I was just looking for an old post I made on Reddit, and I stumbled on this comment and thought it would make a good blog post even though I've posted similar things a gazillion times before. Usually when I talk about this subject, I use the phrase, "rational intuitions" or just "intuitions," but so many people object to that term that I decided to use a different term: "rational instincts." I mean basically the same thing.
Okay, I just had something to say about rational instincts. What I mean by instinct is a natural inclination to affirm a proposition that exists independently of inference, evidence, argument, observation, etc.
An example of what I'm talking about is the natural inclination we all have to believe that our sensory perceptions are giving us true information about a real external world that actually exists. This natural inclination exists in all people. Nobody ever had to tell you that there was an external world. From as young as you can remember, you automatically assumed that what you were seeing and touching and hearing corresponded to something real out there in the world.

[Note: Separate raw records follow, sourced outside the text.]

File: src/rtl/nru_pkg.sv
package nru_pkg;
  typedef struct packed {
    logic clrRef;   // clear referenced flag of frame under pointer
    logic advance;  // move pointer forward without selecting
    logic commit;   // select frame under pointer as victim
  } sweepStrobes_t;
endpackage

File: src/rtl/nru_sweep_ctrl.sv
module nru_sweep_ctrl
  import nru_pkg::*;
#(
  parameter int NUM_FRAMES = 16
) (
  input  logic          clk,
  input  logic          rstN,
  input  logic          reqValid,
  input  logic          preferClean,
  input  logic          curRef,
  input  logic          curDirty,
  output sweepStrobes_t strb,
  output logic          busy
);
  localparam int CNT_W = $clog2(NUM_FRAMES) + 1;
  localparam logic [CNT_W-1:0] PASS_LAST = CNT_W'(NUM_FRAMES - 1);

  typedef enum logic {ST_IDLE, ST_SCAN} ctrlState_t;

  ctrlState_t stateQ;
  logic       cleanPassQ;
  logic [CNT_W-1:0] passCntQ;

  assign busy = (stateQ == ST_SCAN);

  always_comb begin
    strb = '0;
    if (stateQ == ST_SCAN) begin
      if (cleanPassQ) begin
        if (!curRef && !curDirty) strb.commit  = 1'b1;
        else                      strb.advance = 1'b1;
      end else if (curRef) begin
        strb.clrRef  = 1'b1;
        strb.advance = 1'b1;
      end else begin
        strb.commit = 1'b1;
      end
    end
  end

  always_ff @(posedge clk) begin
    if (!rstN) begin
      stateQ     <= ST_IDLE;
      cleanPassQ <= 1'b0;
      passCntQ   <= '0;
    end else begin
      case (stateQ)
        ST_IDLE: if (reqValid) begin
          stateQ     <= ST_SCAN;
          cleanPassQ <= preferClean;
          passCntQ   <= '0;
        end
        default: begin
          if (strb.commit) begin
            stateQ <= ST_IDLE;
          end else if (cleanPassQ) begin
            if (passCntQ == PASS_LAST) cleanPassQ <= 1'b0;
            else                       passCntQ   <= passCntQ + 1'b1;
          end
        end
      endcase
    end
  end

  // Checker-only count of frames examined in the current search.
  logic [CNT_W:0] examCntQ;
  always_ff @(posedge clk) begin
    if (!rstN)                              examCntQ <= '0;
    else if (stateQ == ST_IDLE && reqValid) examCntQ <= '0;
    else if (stateQ == ST_SCAN)             examCntQ <= examCntQ + 1'b1;
  end

  // search bounded to 2*NUM_FRAMES+1 examinations
  a_r5_search_bounded: assert property (@(posedge clk) disable iff (!rstN)
    busy |-> (examCntQ <= (CNT_W+1)'(2*NUM_FRAMES)));

  // a request seen while busy does not reset the examination count
  a_r9_busy_ignores_req: assert property (@(posedge clk) disable iff (!rstN)
    (busy && !strb.commit) |=> (busy && examCntQ == $past(examCntQ) + 1'b1));
endmodule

If not for trusting in the general reliability of our rational instincts, we would have no justification for believing in an external world at all. It's possible we are all plugged into the matrix or brains in vats or something along those lines. It's possible we're all dreaming or hallucinating. If you take this thought to its logical conclusion, it's possible that you are the only person who exists. There is no evidence you could point to that would prove there's anything in existence outside of your mind because any evidence you pointed to (such as your sensory perceptions) would depend on the assumption that your senses are giving you true information about the world.

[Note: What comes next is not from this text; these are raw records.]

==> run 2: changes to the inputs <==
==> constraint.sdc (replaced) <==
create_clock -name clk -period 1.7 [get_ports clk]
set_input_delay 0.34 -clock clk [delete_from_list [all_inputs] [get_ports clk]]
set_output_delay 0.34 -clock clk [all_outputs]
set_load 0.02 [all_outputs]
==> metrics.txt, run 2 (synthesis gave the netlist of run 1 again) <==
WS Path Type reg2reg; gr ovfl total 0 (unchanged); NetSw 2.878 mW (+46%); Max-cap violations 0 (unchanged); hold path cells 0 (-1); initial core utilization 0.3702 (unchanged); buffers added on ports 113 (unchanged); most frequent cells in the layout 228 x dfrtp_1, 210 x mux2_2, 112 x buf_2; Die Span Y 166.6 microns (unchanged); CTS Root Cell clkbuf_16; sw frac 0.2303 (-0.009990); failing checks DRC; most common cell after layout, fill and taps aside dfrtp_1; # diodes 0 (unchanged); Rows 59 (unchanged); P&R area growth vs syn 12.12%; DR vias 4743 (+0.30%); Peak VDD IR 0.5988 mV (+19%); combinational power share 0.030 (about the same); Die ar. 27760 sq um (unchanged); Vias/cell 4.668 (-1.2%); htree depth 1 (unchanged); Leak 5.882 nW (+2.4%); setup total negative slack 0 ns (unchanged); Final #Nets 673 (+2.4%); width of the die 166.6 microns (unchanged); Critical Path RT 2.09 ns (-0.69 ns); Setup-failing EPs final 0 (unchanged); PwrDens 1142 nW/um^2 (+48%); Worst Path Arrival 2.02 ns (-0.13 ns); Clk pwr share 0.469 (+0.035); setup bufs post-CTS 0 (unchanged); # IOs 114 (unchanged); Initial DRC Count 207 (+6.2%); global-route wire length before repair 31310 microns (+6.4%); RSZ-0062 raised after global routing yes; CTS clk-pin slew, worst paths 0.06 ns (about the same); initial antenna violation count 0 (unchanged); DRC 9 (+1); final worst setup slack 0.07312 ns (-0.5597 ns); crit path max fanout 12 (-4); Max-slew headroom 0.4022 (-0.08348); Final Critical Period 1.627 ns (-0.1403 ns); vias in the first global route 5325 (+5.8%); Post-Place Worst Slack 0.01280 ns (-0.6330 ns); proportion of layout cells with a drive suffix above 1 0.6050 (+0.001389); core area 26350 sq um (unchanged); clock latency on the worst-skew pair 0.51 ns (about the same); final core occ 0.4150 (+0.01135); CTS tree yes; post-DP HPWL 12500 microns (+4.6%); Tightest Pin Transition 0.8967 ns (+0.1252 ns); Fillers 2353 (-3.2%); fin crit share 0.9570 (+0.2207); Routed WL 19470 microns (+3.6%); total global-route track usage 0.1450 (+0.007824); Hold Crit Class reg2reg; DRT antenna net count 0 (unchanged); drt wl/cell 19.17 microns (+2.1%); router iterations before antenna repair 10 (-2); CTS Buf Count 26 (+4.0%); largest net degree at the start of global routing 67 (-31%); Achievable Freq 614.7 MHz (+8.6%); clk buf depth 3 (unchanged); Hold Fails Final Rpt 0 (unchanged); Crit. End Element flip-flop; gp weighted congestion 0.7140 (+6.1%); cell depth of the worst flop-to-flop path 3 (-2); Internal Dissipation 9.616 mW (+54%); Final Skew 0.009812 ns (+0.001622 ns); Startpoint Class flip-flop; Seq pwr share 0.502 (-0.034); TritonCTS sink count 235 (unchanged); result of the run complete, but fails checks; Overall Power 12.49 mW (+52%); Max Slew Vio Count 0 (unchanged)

You can't prove that the external world exists, but we are all rational in believing in the external world merely on the basis of our rational instincts, i.e. our natural inclination to affirm that our senses are giving us true information. This is just one example. There are several things we all naturally believe but that can't be proved. These beliefs happen automatically in people. You don't have to reason your way into them. People who deny these things had to reason their way out of them.
People aren't born with the idea that the external world is an illusion. That's only a view people adopt later on in life after engaging in philosophical gymnastics. The default belief of all people is that the external world exists. As long as we're talking about a mentally healthy person, that's the belief that automatically arises, and that the person takes for granted until philosophy comes along and talks them out of it.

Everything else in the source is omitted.